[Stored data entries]
────────────────────
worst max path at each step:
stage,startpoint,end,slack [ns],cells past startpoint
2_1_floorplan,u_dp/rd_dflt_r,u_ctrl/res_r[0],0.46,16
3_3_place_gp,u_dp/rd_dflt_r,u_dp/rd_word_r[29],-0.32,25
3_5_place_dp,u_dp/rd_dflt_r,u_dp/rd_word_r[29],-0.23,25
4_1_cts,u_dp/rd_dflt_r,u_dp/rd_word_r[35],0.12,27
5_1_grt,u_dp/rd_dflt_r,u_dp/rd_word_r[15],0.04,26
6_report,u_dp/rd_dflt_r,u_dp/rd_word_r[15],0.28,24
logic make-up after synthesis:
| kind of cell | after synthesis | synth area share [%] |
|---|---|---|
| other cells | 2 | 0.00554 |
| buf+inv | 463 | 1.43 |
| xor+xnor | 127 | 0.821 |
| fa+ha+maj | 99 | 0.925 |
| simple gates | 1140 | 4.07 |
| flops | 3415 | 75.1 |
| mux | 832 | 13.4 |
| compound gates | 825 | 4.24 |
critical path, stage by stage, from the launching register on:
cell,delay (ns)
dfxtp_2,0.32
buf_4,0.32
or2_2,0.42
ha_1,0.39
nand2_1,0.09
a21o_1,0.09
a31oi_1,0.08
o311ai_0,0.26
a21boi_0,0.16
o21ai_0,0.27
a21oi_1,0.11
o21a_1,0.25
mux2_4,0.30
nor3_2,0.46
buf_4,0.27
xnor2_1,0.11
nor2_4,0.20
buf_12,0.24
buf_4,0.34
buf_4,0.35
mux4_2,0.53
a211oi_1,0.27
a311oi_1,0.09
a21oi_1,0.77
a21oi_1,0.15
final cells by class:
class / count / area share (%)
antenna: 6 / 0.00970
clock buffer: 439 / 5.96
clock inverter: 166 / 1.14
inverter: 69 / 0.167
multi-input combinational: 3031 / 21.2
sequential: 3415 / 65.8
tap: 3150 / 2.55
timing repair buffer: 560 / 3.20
## config.mk

```make
export PLATFORM = sky130hd
export DESIGN_NAME = sic_regfile
export DESIGN_NICKNAME = d
export VERILOG_FILES = /design/src/rtl/sic_pkg.sv /design/src/rtl/sic_regfile.sv
export SDC_FILE = /design/constraint.sdc
export NUM_CORES = 1
export LEC_CHECK = 0
export BUFFER_PORTS_ARGS = -buffer_cell sky130_fd_sc_hd__buf_2
export CORE_UTILIZATION = 55
export DETAILED_ROUTE_END_ITERATION = 12
export PLACE_DENSITY = 0.69
export SETUP_SLACK_MARGIN = 0.5
export SYNTH_ARGS = -nofsm -noshare
export SYNTH_HDL_FRONTEND = slang
export SYNTH_SLANG_ARGS = --single-unit
```

## constraint.sdc

```tcl
create_clock -name clk -period 1.9 [get_ports clk]
set_input_delay 0.475 -clock clk [delete_from_list [all_inputs] [get_ports clk]]
set_output_delay 0.475 -clock clk [all_outputs]
set_load 0.005 [all_outputs]
```

## src/rtl/sic_pkg.sv

```systemverilog
// Shared types, codes and sizes for the subset instruction core.
// No dependencies; the RTL files refer to it by scoped names and the testbench imports it.
`default_nettype none

package sic_pkg;

    // Data memory size in words; must stay a power of two (index is a bit slice).
    localparam int unsigned MEM_WORDS = 1024;
    localparam int unsigned MEM_AW    = $clog2(MEM_WORDS);

    // Result queue depth; also bounds the words in flight through the core.
    localparam int unsigned OUT_DEPTH = 4;
    localparam int unsigned OUT_AW    = $clog2(OUT_DEPTH);
    localparam int unsigned OUT_CNT_W = $clog2(OUT_DEPTH + 1);

    localparam int unsigned IN_TDATA_W  = 32;
    localparam int unsigned RES_W       = 32 + 1 + 4 + 32 + 1 + 1 + 1 + 1;
    localparam int unsigned OUT_TDATA_W = ((RES_W + 7) / 8) * 8;

    localparam logic [31:0] HALT_WORD = 32'hEF00_0011;

    typedef enum logic [1:0] {
        FMT_DP   = 2'd0,
        FMT_XFER = 2'd1,
        FMT_BR   = 2'd2,
        FMT_RSVD = 2'd3
    } fmt_t;

    // Data processing opcodes
    localparam logic [3:0] OP_AND = 4'd0;
    localparam logic [3:0] OP_EOR = 4'd1;
    localparam logic [3:0] OP_SUB = 4'd2;
    localparam logic [3:0] OP_ADD = 4'd4;
    localparam logic [3:0] OP_ADC = 4'd5;
    localparam logic [3:0] OP_CMP = 4'd10;
    localparam logic [3:0] OP_ORR = 4'd12;
    localparam logic [3:0] OP_MOV = 4'd13;
    localparam logic [3:0] OP_MVN = 4'd15;

    // Transfer codes, bits 25..20
    localparam logic [5:0] XOP_STR = 6'd24;
    localparam logic [5:0] XOP_LDR = 6'd25;

    // Branch conditions
    localparam logic [3:0] COND_EQ = 4'd0;
    localparam logic [3:0] COND_NE = 4'd1;
    localparam logic [3:0] COND_GE = 4'd10;
    localparam logic [3:0] COND_LT = 4'd11;
    localparam logic [3:0] COND_GT = 4'd12;
    localparam logic [3:0] COND_LE = 4'd13;
    localparam logic [3:0] COND_AL = 4'd14;

    typedef struct packed {
        logic n;
        logic z;
        logic c;
    } flags_t;

    typedef struct packed {
        logic [31:0] next_fetch;
        logic        reg_write_en;
        logic [3:0]  reg_index;
        logic [31:0] reg_value;
        logic        flag_n;
        logic        flag_z;
        logic        flag_c;
        logic        halted;
    } result_t;

    typedef struct packed {
        logic        en;
        logic [3:0]  idx;
        logic [31:0] data;
    } rf_wr_t;

    typedef struct packed {
        logic              wr;
        logic [MEM_AW-1:0] addr;
        logic [31:0]       data;
    } mem_req_t;

endpackage

`default_nettype wire

```

## src/rtl/sic_regfile.sv

```systemverilog
// 16 x 32 register file: two registered read ports, one write port.
// Valid bits make never-written registers read as zero. Uses sic_pkg.
`default_nettype none

module sic_regfile (
    input  wire logic            clk,
    input  wire logic            rst_n,
    input  wire logic [3:0]      raddr_a,
    input  wire logic [3:0]      raddr_b,
    output logic [31:0]          rdata_a,
    output logic [31:0]          rdata_b,
    input  wire sic_pkg::rf_wr_t wr
);

    logic [31:0] rf_reg [16];
    logic [15:0] vld_reg;
    logic [31:0] rdata_a_reg;
    logic [31:0] rdata_b_reg;

    always_ff @(posedge clk or negedge rst_n)
    begin
        if (!rst_n)
        begin
            vld_reg <= '0;
        end
        else if (wr.en)
        begin
            vld_reg[wr.idx] <= 1'b1;
        end
    end

    always_ff @(posedge clk)
    begin
        if (wr.en)
        begin
            rf_reg[wr.idx] <= wr.data;
        end
        rdata_a_reg <= vld_reg[raddr_a] ? rf_reg[raddr_a] : '0;
        rdata_b_reg <= vld_reg[raddr_b] ? rf_reg[raddr_b] : '0;
    end

    assign rdata_a = rdata_a_reg;
    assign rdata_b = rdata_b_reg;

endmodule

`default_nettype wire

```

Word-level counts from Yosys, hierarchy flattened

Memory sizes are Yosys's and may differ from the RTL's. A register that Yosys moved wholly into a read port is not among the register bits.
Cells that the tools add are included.

Memories kept: 1
Word-level logic and storage cells: 18
Memory bits (writable): 512
Bits in registers: 16
Output and inout bits: 64

Memory list:

| name   | depth | bits a word | rd ports | clocked after Yosys merged registers in | wr ports | RTL line          | text |
|---|---|---|---|---|---|---|---|
| rf_reg | 16    | 32          | 2        | 2                                       | 1        | sic_regfile.sv:15 | `logic [31:0] rf_reg [16];` |

Order comparisons: 4
Multiplexer cells: 8
Bitwise gates (word level): 1
Reduce and logical (&&, ||, !) cells: 3

Operator list:

| operator           | count |
|---|---|
| $or 16x16->16      | 1 |
| $lt 4x5->1 const B | 3 |
| $bmux 1 s4         | 2 |
| $mux 1             | 5 |
| $demux 1 s4        | 1 |
| $ge 4x1->1 const B | 1 |
| $logic_not 1->1    | 2 |
| $logic_and 1x1->1  | 1 |

Longest topological paths before layout

Depth after elaboration: 5
Depth in mapped cells: 6
Depth with buffers taken out: 4

Least setup slack after synthesis

No wires, ideal clock.

Path kind: input -> register
Start: input wr[34] (netlist bit)
End: memory rf_reg[0][0] (enable)
Data arrival time: 3223 ps
Cell stages on the path: 2
Setup slack: -1786 ps
Setup time: 463 ps
Cells stage by stage: or3b_2 > nor3_1

RTL lines:

| what            | RTL line          | text |
|---|---|---|
| start, declared | sic_regfile.sv:12 | `input wire sic_pkg::rf_wr_t wr` |
| end, declared   | sic_regfile.sv:15 |  |

Straight into the memory's write port.

Final worst setup path

Start: register vld_reg[13]
End: register rdata_b_reg[20] (netlist: rdata_b[20]), read port of rf_reg

Cells in the longest elaborated chain, start to end: 3

RTL lines:

| what                            | RTL line          | text |
|---|---|---|
| start, declared                 | sic_regfile.sv:16 | `logic [15:0] vld_reg;` |
| start signal, assigned          | sic_regfile.sv:24 | `vld_reg <= '0;` |
| start signal, assigned by index | sic_regfile.sv:28 | `vld_reg[wr.idx] <= 1'b1;` |
| $bmux 1 s4                      | sic_regfile.sv:39 | `rdata_b_reg <= vld_reg[raddr_b] ? rf_reg[raddr_b] : '0;` |
| $mux 1 (not written as such)    | sic_regfile.sv:39 |  |
| $logic_not 1->1 (no line)       | -                 |  |
| end, declared                   | sic_regfile.sv:18 | `logic [31:0] rdata_b_reg;` |

No other way between the ends. The select of a mux whose other input is x is not followed.
A chain may end at the register's enable or synchronous reset.

==> metrics.yaml <==
arrival_ps: 2250
critPathLaunch: "vld_reg[13]$_DFFE_PN0P_"
ant_nets: 0
timing.hold.ws_ps: 225
place_area_sq_um: 28300
crit_end: "rdata_b[20]$_SDFF_PN0_"
ios: 111
status: "complete, no violations"
dp_slack_ps: -139
root_buffer: "clkbuf_16"
layout_common_cells: "edfxtp_1, mux4_2, a22oi_1"
fp.dieArea_sq_um: 46900
reg2reg_from: "vld_reg[13]$_DFFE_PN0P_"
finalNetCount: 1453
r2r_cells: 5
worstPathMaxFanout: 8
rows: 78
gr-total-overflow: 0
clkTransAtPathRegs_ps: 60
initial_utilization_pct: 55.8
rsz0062_at_grt: "yes"
start_kind: "register"
firstDrtPassIters: 5
use_met2_pct: 44.6
grt_max_degree: 50
ys_types: 28
clock_latency_ps: 620
required_ps: 2390
max_cap_violations: 0
peakVddDrop_v: 0.000755
wl_per_cell_um: 31.1
met3_usage_pct: 5.85
largest_reg_flops: 512
slew_headroom_pct: 73.8
worst_setup_path_end_kind: "register"
drt_iter0_markers: 1352
pwr_density_cell_nw_per_um2: 977
numPlacedInstances: 1941
viasPerCell: 6.75
drt-total-wl_um: 64100
cts.sinks: 592
grt_pass1_wl_um: 93200
busiest_layer: "met2"
area.growth.synth_to_final_pct: 20.7
maxSlewViolCount: 0
netlist_instances: 1197
setup_tns_ps: 0
layout_worst_path_cycle_share_pct: 92.7
r2r_slack_ps: 140
grt_pass1_vias: 14300
period_minus_slack_ps: 1760
grtUsageTotal_pct: 27.9
remaining_drc_errors: 0
setup_viol: 0
fmaxAchievable_ghz: 0.568
place.gp.congestion: 0.777
layout_commonest_cell: "edfxtp_1"
portBuffers: 110
use_met1_pct: 39.2
cts_made_buffers: 60
synth_fp_nets: 1244
power_leakage_nw: 9.98
regToRegEndpoint: "rdata_b[20]$_SDFF_PN0_"
fin_ws_ps: 138
yosysSeqAreaShare_pct: 67.4
synth-seq-cells: 592
crit_type: "reg -> reg"
hpwlAfterDp_um: 38400
core_area_sq_um: 45400
worstMarginPinSlew_ps: 392
synth_warnings: 0
syn_area_per_cell_sq_um: 21.2
die_x_um: 217
htreeDepth: 2
cts_tree: "built"
fin_cells: 2060
antenna_found_initial: 5
drive_gt1_share_pct: 51.3
fin_area_sq_um: 30600
die_h_um: 217
hold_viol_final: 0
synth_area_sq_um: 25300
hold_class: "in -> reg"
clock_skew_ps: 19.4
clk_path_buf_depth: 3
num_vias: 13900
[kinds of logic (layout without fill, tap and decap cells)]
logic type	after synthesis	after routing	synth area share (%)
AND/OR/NAND/NOR	49	49	1.17
other	0	3	0
buffers and inverters	96	356	2.43
flip-flops	592	592	67.4
AO/OA/AOI/OAI	196	196	5.56
multiplexers	264	264	23.5
[routing by layer]
layer,wire [um],up-vias
li1,-,5656
met1,25700,7477
met2,31500,648
met3,5200,122
met4,1610,8
met5,54,-
[cells in the mapped netlist, drive strengths merged]
| cell type | n | area share (%) |
|---|---|---|
| a21oi | 64 | 1.6 |
| a22o | 4 | 0.21 |
| a22oi | 128 | 3.8 |
| and2 | 2 | 0.049 |
| buf | 67 | 2.0 |
| clkbuf | 29 | 0.44 |
| dfrtp | 16 | 1.6 |
| dfxtp | 64 | 5.1 |
| edfxtp | 512 | 61 |
| mux4 | 264 | 23 |
| nand2 | 1 | 0.015 |
| nand2b | 2 | 0.049 |
| nand3 | 1 | 0.020 |
| nand3b | 2 | 0.059 |
| nor2 | 16 | 0.37 |
| nor2b | 4 | 0.099 |
| nor3 | 4 | 0.079 |
| or2 | 16 | 0.40 |
| or3b | 1 | 0.035 |
[worst max-delay path, stage by stage, from the launching register on]
cell	delay [ps]
dfrtp_1	400
mux4_2	480
a22o_4	290
nor2_8	180
buf_12	210
a21oi_4	50
[how the worst min path moves through the flow]
stage | start | end | slack, ps | depth (start not counted)
4_1_cts | wr[13] | rf_reg[10][13]$_DFFE_PP_ | 190 | 1
2_1_floorplan | rst_n | vld_reg[0]$_DFFE_PN0P_ | 180 | 0
6_report | wr[25] | rf_reg[8][25]$_DFFE_PP_ | 230 | 1
3_3_place_gp | rst_n | vld_reg[10]$_DFFE_PN0P_ | 400 | 1
5_1_grt | wr[13] | rf_reg[10][13]$_DFFE_PP_ | 210 | 1
3_5_place_dp | rst_n | vld_reg[15]$_DFFE_PN0P_ | 400 | 1
[stage by stage]
step                utilization [%]  power [mW]
floorplan                         -        16.9
global placement               62.3        18.0
detailed placement             62.3        18.1
CTS                            67.0        29.9
global route                   67.3        30.7
finish                         67.3        29.8
[layout make-up]
cell class | count | area, sq um
well taps | 600 | 751
clock buffers | 77 | 1640
repair buffers | 243 | 2630
fillers | 2902 | 14800
flip-flops and latches | 592 | 17100
clock inverters | 36 | 355
multi-input cells | 509 | 8060
diodes | 3 | 7.51
[report_power, final]
group | internal (mW) | switching (mW) | total [mW]
registers | 14.7 | 0.253 | 14.9
logic | 1.55 | 1.56 | 3.11
clock network | 7.00 | 4.83 | 11.8
total | 23.2 | 6.64 | 29.8
[repair_timing]
action / in CTS / in global routing
hold buffers: 1 / 0
cloned: 0 / 1
endpoints found under the setup margin: 128 / 128
endpoints found under the hold margin: 16 / 0
buffers inserted: 1 / 0
gates resized for setup: 39 / 33
Power figures use the tool's default switching activity.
────────────────────
* WHAT YOU WILL DO:
Copy the entries above exactly, but only from the line holding "99 | 0.925 |" through the line holding "tap: 3150 / 2.55", both included.

* SOLUTION TO THIS PROBLEM:
| fa+ha+maj | 99 | 0.925 |
| simple gates | 1140 | 4.07 |
| flops | 3415 | 75.1 |
| mux | 832 | 13.4 |
| compound gates | 825 | 4.24 |
critical path, stage by stage, from the launching register on:
cell,delay (ns)
dfxtp_2,0.32
buf_4,0.32
or2_2,0.42
ha_1,0.39
nand2_1,0.09
a21o_1,0.09
a31oi_1,0.08
o311ai_0,0.26
a21boi_0,0.16
o21ai_0,0.27
a21oi_1,0.11
o21a_1,0.25
mux2_4,0.30
nor3_2,0.46
buf_4,0.27
xnor2_1,0.11
nor2_4,0.20
buf_12,0.24
buf_4,0.34
buf_4,0.35
mux4_2,0.53
a211oi_1,0.27
a311oi_1,0.09
a21oi_1,0.77
a21oi_1,0.15
final cells by class:
class / count / area share (%)
antenna: 6 / 0.00970
clock buffer: 439 / 5.96
clock inverter: 166 / 1.14
inverter: 69 / 0.167
multi-input combinational: 3031 / 21.2
sequential: 3415 / 65.8
tap: 3150 / 2.55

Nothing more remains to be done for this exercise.